ヴァイオラ
風呂から上がると、今度はヴァイオラが出待ちをしていた。
「アハハ……さっきは、スマンかったなあ」
頭をぽりぽりとかくヴァイオラ。
「お詫びちゅうてはなんやけど……ウチに来うへんか?」
「ウチ?」
「ウチ、食堂やっててん」
「お、そうなのか」
「ブルーも呼んどるから、一緒に行くで」
「ああ、じゃあお言葉に甘えようかな」
そんなわけで、練習上がりにヴァイオラの実家へ向かう事になった。
今日はまだ夕方にもなっていないが、激しい運動にお腹はぺこぺこだ。
この世界も中世と同じで一日2食らしいから、それに合わせるともう、腹が減って腹が減って……。

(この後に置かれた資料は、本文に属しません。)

--- src/design/great_circle_distance_assert.svh ---
// Assertion macros used by great_circle_distance.sv.
`ifndef GREAT_CIRCLE_DISTANCE_ASSERT_SVH
`define GREAT_CIRCLE_DISTANCE_ASSERT_SVH
`ifndef SYNTHESIS
`define GCD_ASSERT_ALWAYS(label, clk, rst_n, prop, msg) \
    label: assert property (@(posedge clk) disable iff (!rst_n) (prop)) else $error(msg);
`define GCD_ASSERT_IMPLIES(label, clk, rst_n, cond, prop, msg) \
    label: assert property (@(posedge clk) disable iff (!rst_n) (cond) |-> (prop)) \
        else $error(msg);
`define GCD_ASSERT_NEXT(label, clk, rst_n, cond, prop, msg) \
    label: assert property (@(posedge clk) disable iff (!rst_n) (cond) |=> (prop)) \
        else $error(msg);
`else
`define GCD_ASSERT_ALWAYS(label, clk, rst_n, prop, msg)
`define GCD_ASSERT_IMPLIES(label, clk, rst_n, cond, prop, msg)
`define GCD_ASSERT_NEXT(label, clk, rst_n, cond, prop, msg)
`endif
`endif

--- src/design/gcd_pkg.sv ---
`default_nettype none
package gcd_pkg;

    localparam int ANGLE_FRAC_BITS = 16;
    localparam int CORDIC_STAGES = 24;

    localparam int STEP_W = 5;
    localparam int DEG_W = 26;
    localparam int XY_W = 34;
    localparam int PROD_W = 36;
    localparam int ROOT_W = 63;
    localparam int ROOT_STEPS = 32;
    localparam int ROOT_OUT_W = 31;
    localparam int DIST_W = 15;

    // Degrees to binary angle: full angles shift by TURN_SHIFT, half angles by one more.
    localparam int TURN_SHIFT = ANGLE_FRAC_BITS + 8;

    localparam logic [31:0] DEG_TO_TURN = 32'd3054198966;
    localparam logic signed [XY_W-1:0] CORDIC_GAIN = 34'sd652032874;
    localparam logic [ROOT_OUT_W-1:0] ONE_Q30 = 31'h4000_0000;
    localparam logic [ROOT_W-1:0] ROOT_MSB = {1'b1, 62'b0};
    localparam logic [32:0] DIST_SCALE = 33'h1_38BC_58E1;
    localparam logic [15:0] DIST_SCALE_LO = DIST_SCALE[15:0];
    localparam logic [16:0] DIST_SCALE_HI = DIST_SCALE[32:16];
    localparam logic [DIST_W-1:0] DIST_MAX = 15'd20015;

    // Pipeline positions.
    localparam int IDX_ROT0 = 3;
    localparam int IDX_M1 = IDX_ROT0 + CORDIC_STAGES;
    localparam int IDX_A = IDX_M1 + 2;
    localparam int IDX_ROOT0 = IDX_A + 1;
    localparam int IDX_VEC0 = IDX_ROOT0 + ROOT_STEPS;
    localparam int IDX_THETA = IDX_VEC0 + CORDIC_STAGES;
    localparam int NSTAGE = IDX_THETA + 3;

    // atan(2^-i) in units of 2^-32 turn, truncated.
    function automatic logic [31:0] atan_turn(input logic [STEP_W-1:0] i);
        logic [31:0] r;
        unique case (i)
            5'd0: r = 32'h20000000;
            5'd1: r = 32'h12E4051D;
            5'd2: r = 32'h09FB385B;
            5'd3: r = 32'h051111D4;
            5'd4: r = 32'h028B0D43;
            5'd5: r = 32'h0145D7E1;
            5'd6: r = 32'h00A2F61E;
            5'd7: r = 32'h00517C55;
            5'd8: r = 32'h0028BE53;
            5'd9: r = 32'h00145F2E;
            5'd10: r = 32'h000A2F98;
            5'd11: r = 32'h000517CC;
            5'd12: r = 32'h00028BE6;
            5'd13: r = 32'h000145F3;
            5'd14: r = 32'h0000A2F9;
            5'd15: r = 32'h0000517C;
            5'd16: r = 32'h000028BE;
            5'd17: r = 32'h0000145F;
            5'd18: r = 32'h00000A2F;
            5'd19: r = 32'h00000517;
            5'd20: r = 32'h0000028B;
            5'd21: r = 32'h00000145;
            5'd22: r = 32'h000000A2;
            5'd23: r = 32'h00000051;
            5'd24: r = 32'h00000028;
            5'd25: r = 32'h00000014;
            5'd26: r = 32'h0000000A;
            5'd27: r = 32'h00000005;
            5'd28: r = 32'h00000002;
            5'd29: r = 32'h00000001;
            5'd30: r = 32'h00000000;
            5'd31: r = 32'h00000000;
            default: r = 32'h00000000;
        endcase
        return r;
    endfunction

endpackage
`default_nettype wire

--- src/design/gcd_root_cell.sv ---
`default_nettype none
module gcd_root_cell
(
    input  logic                          clk,
    input  logic                          en,
    input  logic [gcd_pkg::STEP_W-1:0]    stage,
    input  logic [gcd_pkg::ROOT_W-1:0]    v_in,
    input  logic [gcd_pkg::ROOT_W-1:0]    r_in,
    output logic [gcd_pkg::ROOT_W-1:0]    v_out,
    output logic [gcd_pkg::ROOT_W-1:0]    r_out
);

    logic [gcd_pkg::ROOT_W-1:0] bitv;
    logic [gcd_pkg::ROOT_W-1:0] trial;
    logic [gcd_pkg::ROOT_W-1:0] v_next;
    logic [gcd_pkg::ROOT_W-1:0] r_next;
    logic [gcd_pkg::ROOT_W-1:0] v_reg;
    logic [gcd_pkg::ROOT_W-1:0] r_reg;

    // The trial bit moves down two places per cell.
    always_comb
    begin
        bitv = gcd_pkg::ROOT_MSB >> {stage, 1'b0};
        trial = r_in + bitv;
        if (v_in >= trial)
        begin
            v_next = v_in - trial;
            r_next = (r_in >> 1) + bitv;
        end
        else
        begin
            v_next = v_in;
            r_next = r_in >> 1;
        end
    end

    always_ff @(posedge clk)
    begin
        if (en)
        begin
            v_reg <= v_next;
            r_reg <= r_next;
        end
    end

    assign v_out = v_reg;
    assign r_out = r_reg;

endmodule
`default_nettype wire

--- config.mk ---
export PLATFORM = sky130hd
export DESIGN_NAME = gcd_root_cell
export DESIGN_NICKNAME = d
export VERILOG_FILES = /design/src/design/great_circle_distance_assert.svh /design/src/design/gcd_pkg.sv /design/src/design/gcd_root_cell.sv
export SDC_FILE = /design/constraint.sdc
export NUM_CORES = 1
export LEC_CHECK = 0
export ABC_AREA = 0
export BUFFER_PORTS_ARGS = -buffer_cell sky130_fd_sc_hd__buf_2
export CORE_ASPECT_RATIO = 2
export CORE_UTILIZATION = 60
export CTS_CLUSTER_DIAMETER = 60
export DETAILED_ROUTE_END_ITERATION = 7
export PLACE_DENSITY = 0.92
export SYNTH_ARGS = -nofsm -noshare
export SYNTH_HDL_FRONTEND = slang
export SYNTH_SLANG_ARGS = --single-unit
--- constraint.sdc ---
create_clock -name clk -period 17.3 [get_ports clk]
set_input_delay 5.19 -clock clk [delete_from_list [all_inputs] [get_ports clk]]
set_output_delay 5.19 -clock clk [all_outputs]
set_load 0.02 [all_outputs]
# Word level (Yosys, flattened, before mapping)
# Index checks and enable logic that the tools add are counted.
# word_totals
register_bits	126
inputBits	133
elab_cells	10
# classes
add_sub_neg	3
magnitude_cmp	1
shift	1
muxes	2
# op_table
operator	n
$add 62x63->63	1
$add 63x63->63	1
$ge 63x63->1	1
$mux 63	1
$shr 63x6->63 const A	1
$sub 63x63->63	1
$mux 62	1

# Logic depth before layout (Yosys ltp)
# depth
ltp_word	4
ltp_mapped	29
mapped_depth_nobuf	25

# Worst setup path before layout
# OpenSTA, ideal clock, no wires.
# synth_path
kind	in2reg
startpoint	in stage[2] (netlist name)
endpoint	reg v_reg, in the netlist v_out[1], data pin
arrival_time_ns	10.512
t_required_ns	17.038
path_slack_ns	6.526
path_stages	24
path_cell_list	nand2_1 clkbuf_1 nor2_1 ha_1 and4_1 o2111a_1 o21ai_1 o31a_1 o41ai_4 a41oi_4 o31a_1 o21bai_1 a21oi_1 xor2_1 ha_1 and3_1 and4_1 clkbuf_1 nand3_1 nor4_1 a211oi_1 o21ai_1 nor2_1 mux2_1
# synth_via
elab_chain_cells	4
elab_cells_between_ends	5
# synth_lines
item	line	source
from (decl)	gcd_root_cell.sv:6	input logic [gcd_pkg::STEP_W-1:0] stage,
$shr 63x6->63 (*)	gcd_root_cell.sv:23	bitv = gcd_pkg::ROOT_MSB >> {stage, 1'b0};
$add 63x63->63 (*)	gcd_root_cell.sv:24	trial = r_in + bitv;
$sub 63x63->63 or $ge 63x63->1 (tied branches)	gcd_root_cell.sv:27, gcd_root_cell.sv:25	
$mux 63 (*)	gcd_root_cell.sv:25	if (v_in >= trial)
net v_next, one bit	gcd_root_cell.sv:15	logic [gcd_pkg::ROOT_W-1:0] v_next;
to (signal assigned)	gcd_root_cell.sv:41	v_reg <= v_next;
to (decl)	gcd_root_cell.sv:17	logic [gcd_pkg::ROOT_W-1:0] v_reg;
# Mark *: on every way through the listed nets, which the timed path passes. The rest lies on a longest branch.
# A chain may end at the register's enable or synchronous reset.

# Worst setup path after layout
# layout_path
startpoint	in stage[2] (netlist name)
endpoint	reg v_reg, in the netlist v_out[10], data pin
# The elaborated chain is that of the path after synthesis.

==> flow_summary_export.csv <==
group,metric,value,unit
route,firstDrtPassIters,7,
route,vias_per_cell,6.85,
timing,min_period,12.27,ns
yosys,syn-num-nets,1896,
cts,clock_sinks,126,
timing,final-hold-violation-count,0,
global_route,grt_pass1_vias,15200,
floorplanning,rows,78,
timing,max_slew_margin,25.1,%
floorplanning,fp.coreArea,22700,um2
timing,setup_violations,0,
yosys,ys_ff_latch,126,
yosys,netlist_instances,1637,
power_and_ir_drop,irDropWorstVdd,0.0753,mV
floorplanning,fp.dieH,218,um
cells_and_area,layout_common_cells,"buf_2, a21oi_1, nand2_1",
worst_setup_path,crit_end,"v_out[10]$_DFFE_PP_",
yosys,yosysWarnings,0,
min_path,holdCritPathClass,"input port to flop",
cts,cts_post_setup_buffers_inserted,0,
worst_setup_path,critPathKind,"input port to flop",
floorplanning,dieArea,23900,um2
placement,port_buffers,258,
yosys,synth-edff-count,126,
min_path,hold_path_depth,2,
worst_setup_path,startpoint,"stage[2]",
timing,fin_crit_sh,70.9,%
floorplanning,die_width,110,um
yosys,syn_area_per_cell,8.52,um2
timing,hold_slack,5.02,ns
power_and_ir_drop,powerDensity,77.8,nW/um2
timing,fin_ws,5.03,ns
timing,worst_pin_slew,1.12,ns
cts,cts-hold-fix-buffers,0,
worst_setup_path,crit_path_end_kind,"flop",
route,wl,54800,um
cells_and_area,layout.nets,2103,
timing,finalMaxSlewViolations,0,
worst_setup_path,slowest_stage,"buf_4",
global_route,grt_pass1_wl,83100,um
route,wl_per_cell,25.6,um
yosys,syn_area,13900,um2
cts,ctsResizeCount,0,
global_route,grt_max_degree,77,
route,route.detailed.drc,2,
yosys,synth_cell_types,74,
cts,clkTransAtPathRegs,0.07,ns
cells_and_area,area_growth,14.0,%
timing,tns,0,ns
floorplanning,initial_core_util,61.3,%
worst_setup_path,cp_max_fo,60,
job,maxCapViolCount,0,
global_route,grt.overflow.total,0,
placement,dp_slack,4.75,ns
placement,placed_area,15300,um2
status,violations,"DRC",
cells_and_area,design_area,15900,um2
worst_setup_path,max_stage_delay,0.69,ns
timing,rsz0062_at_grt,"no",
power_and_ir_drop,power_leakage,6.54,nW
placement,globalplace.congestion,1.04,
cts,clockRootBuffer,"clkbuf_16",
worst_setup_path,arrival,12.46,ns
timing,fmax,0.0815,GHz
cts,h-tree-depth,4,
status,status,"finished, violations left",
worst_setup_path,required,17.50,ns
placement,hpwl,42400,um
cells_and_area,fillers,1875,
route,routed-via-count,14600,
route,antenna_left,0,
route,drt_iter0_drc,1430,
cts,cts_tree,"built",
worst_setup_path,start_kind,"input port",
yosys,yosysSeqAreaShare,27.1,%
global_route,grt_util_all_layers,46.3,%
cts,numCtsBuffers,17,
cells_and_area,layout_commonest_cell,"buf_2",
cells_and_area,drive_gt1_share,18.1,%
yosys,ys.flop_type,"edfxtp_1",
global_route,antenna_found_initial,7,
floorplanning,ioPinCount,259,
yosys,postSynth.asyncResetShare,0,%
cts,cts.path.max_buffers,2,
-- power by group --
part / leakage (nW) / total [mW] / switching, mW / internal, mW
registers: 1.23 / 0.403 / 0.0157 / 0.388
logic: 5.02 / 0.469 / 0.307 / 0.162
clock network: 0.284 / 0.365 / 0.154 / 0.211
-- state kept, by name, indices dropped and copies added (netlist names) --
signal,flops
r_out,63
v_out,63
-- layer usage --
layer	up-vias	part of all wire [%]	routed length, um	GRT usage, %
li1	6579	-	-	-
met1	6774	30	16400	41.6
met2	870	49	27000	79.5
met3	413	8.3	4530	13.4
met4	6	12	6830	44.4
met5	-	0.069	38	0
-- how the worst min path moves through the flow --
stage | startpoint | endpoint | slack [ns]
finish | v_in[32] | v_out[32]$_DFFE_PP_ | 5.02
global route | v_in[58] | v_out[58]$_DFFE_PP_ | 5.03
CTS | v_in[32] | v_out[32]$_DFFE_PP_ | 5.01
detailed placement | v_in[53] | v_out[53]$_DFFE_PP_ | 5.50
global placement | v_in[58] | v_out[58]$_DFFE_PP_ | 5.49
floorplan | en | r_out[0]$_DFFE_PP_ | 5.30
-- metrics by stage --
step	instances	total power, mW	utilization (%)
after floorplan	1637	0.699	-
after global placement	2105	0.850	67.4
after detailed placement	2105	0.857	67.4
after CTS	2137	1.22	69.9
after global routing	2137	1.28	69.9
final	2139	1.24	69.9
-- synthesized netlist by cell type, drive strengths merged (52+ instances only) --
cell    number  area [um2]
a21oi      144         724
a31oi       52         332
clkbuf      56         210
edfxtp     126        3780
ha         125        1560
mux2        56         631
nand2      135         509
nor2       127         477
nor3        55         275
o21ai      110         551
xnor2       99         867
xor2        77         674
-- critical path: cells and delay by family --
family	cells	cell delay, ns
xor gates and xnor gates	1	0.20
and+or+nand+nor	8	2.27
adders and majority gates	2	0.83
muxes	1	0.42
buffers and inverters	3	1.02
AOI/OAI and AO/OA	10	2.41
-- layout make-up --
| class | instances | area, um2 | share of cell area, % |
|---|---|---|---|
| antenna | 2 | 5.00 | 0.0315 |
| clock buffer | 18 | 429 | 2.70 |
| clock inverter | 14 | 145 | 0.913 |
| inverter | 41 | 154 | 0.968 |
| multi-input combinational | 1393 | 9690 | 60.9 |
| sequential | 126 | 3780 | 23.8 |
| tap | 280 | 350 | 2.20 |
| timing repair buffer | 265 | 1350 | 8.47 |
-- logic make-up after synthesis --
family	share of synthesized area, %
flops	27.1
fa+ha+maj	11.5
xor+xnor	11.1
buf+inv	3.51
simple gates	18.2
mux	4.59
compound gates	24.0
(Power assumes the default switching activity.)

彼女の実家は、スラムというわけではないが、古い建物が立ち並ぶ下町的な場所にあった。
店も、古い――と言っても歴史的という意味ではなく、単に古い――、大衆食堂だった。
サイズとしては、コンビニや吉野家三つ分くらいか。
広さはそこそこだが、お客さんは常連らしきおじいさんが奥に座っているくらいで流行っている様子はない。
店の奥が厨房になっていて、調理しているところが丸見えのスタイルだ。
「ただいまぁ~」
ヴァイオラが店に入るなり言うと、奥からどたばたと音がしてきた。
「ねーちゃんおかえりー!」
「おかえりー!」
出てきたのは、ヴァイオラと同じように紫の髪をした少年と少女だった。
ヴァイオラと違うのは、ふたりともおかっぱ頭な所だ。
年齢は8歳前後といったところか。
「あ、ブルーもいるー」
少年が言う。
「こら、ブルーさんやろが」
ごちんとヴァイオラがげんこつ。
「ぐぇ……う、うん。その……ブルーさんこんにちは」
「こんちゃー! サキラもユカリも元気そうだねえ」
手を振るブルー。
「元気やでー」
「一瞬前まで元気やでー! 今は頭が痛い」
本当に元気だ。
「きょうだいなのか?」
「せやで。ウチの弟のサキラと妹のユカリや。双子なんやで。あんまり似てへんけどな」
男女の双子の時点で二卵生だもんな。
俺から見たら十分似てるように見えるけど。
「なんやこの男」
指さして来るサキラ。
「ねーちゃんのカレシに決まっとるやろ。アホやなあ」
どうやらユカリはおませさんらしい。
「アホはお前や。ねーちゃんがモテるはずないやろ」
「アホか! モテるわ! カレシちゃうけどな! うちのカントクや!」
サキラはヴァイオラの拳でこめかみをぐりぐりやられて悶絶した。
彼は余計なひと言が多いらしい。
そんなショートコントめいた家族の一幕を終え、ヴァイオラがエプロンを巻いた。
「あれ? 今日はヴァイオラが料理するの?」
「せやで。オカン、働きすぎて今寝込んどんねん」
親指で奥を指さす。
階段が見えるので、おそらく上で寝ているのだろう。
「まぁ、疲れとるだけやから一日休めば大丈夫やろけどな」
「ふんふーん」
双子は鼻歌まじりに野菜を洗う手伝いをしていた。
「ふんふーん」
その姉であるヴァイオラも同じような鼻歌を口ずさみながら、調理していく。
慣れた手つきだ。
これは期待できそう。
「ほれ、出けたで」
そうして出てきたのは、魚の鍋だった。
ヴァイオラ自ら取り分けてくれた。
塩ベースのスープに、海魚と大根と白菜というシンプルなもの。
スプーンとフォークで食べるらしく、その形状は地球と差異がなかった。
とりあえずスプーンで口に運んでみる。
悪くは、ない。
「……どや?」
心配そうな顔で覗き込んで来る。
う……正直物足りないが……言えるはずがない。
「う、うん。悪くないと思う」
それからちらりとブルーに目を向けるヴァイオラ。
ブルーは、
「なんか足りんなー」
直球である。
でも、実際その通りだった。
別にまずくはないのだ。
食材の切り方も食べやすいし、火の通りもいい。
でも何かが足りない。
味にパンチがない。
あと、少し魚の臭みが残ってしまっている。